Segment Start: Study material

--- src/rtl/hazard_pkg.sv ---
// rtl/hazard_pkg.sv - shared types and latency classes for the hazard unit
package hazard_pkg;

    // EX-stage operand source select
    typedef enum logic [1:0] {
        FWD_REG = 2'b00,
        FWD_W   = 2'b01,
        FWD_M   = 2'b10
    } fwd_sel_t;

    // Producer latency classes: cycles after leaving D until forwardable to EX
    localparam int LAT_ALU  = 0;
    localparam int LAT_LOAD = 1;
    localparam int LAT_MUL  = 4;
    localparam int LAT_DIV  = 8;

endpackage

Segment End: Study material

- _Prompt_:
Please restate every record shown above, word for word.

- _Written reply_:
--- src/rtl/hazard_pkg.sv ---
// rtl/hazard_pkg.sv - shared types and latency classes for the hazard unit
package hazard_pkg;

    // EX-stage operand source select
    typedef enum logic [1:0] {
        FWD_REG = 2'b00,
        FWD_W   = 2'b01,
        FWD_M   = 2'b10
    } fwd_sel_t;

    // Producer latency classes: cycles after leaving D until forwardable to EX
    localparam int LAT_ALU  = 0;
    localparam int LAT_LOAD = 1;
    localparam int LAT_MUL  = 4;
    localparam int LAT_DIV  = 8;

endpackage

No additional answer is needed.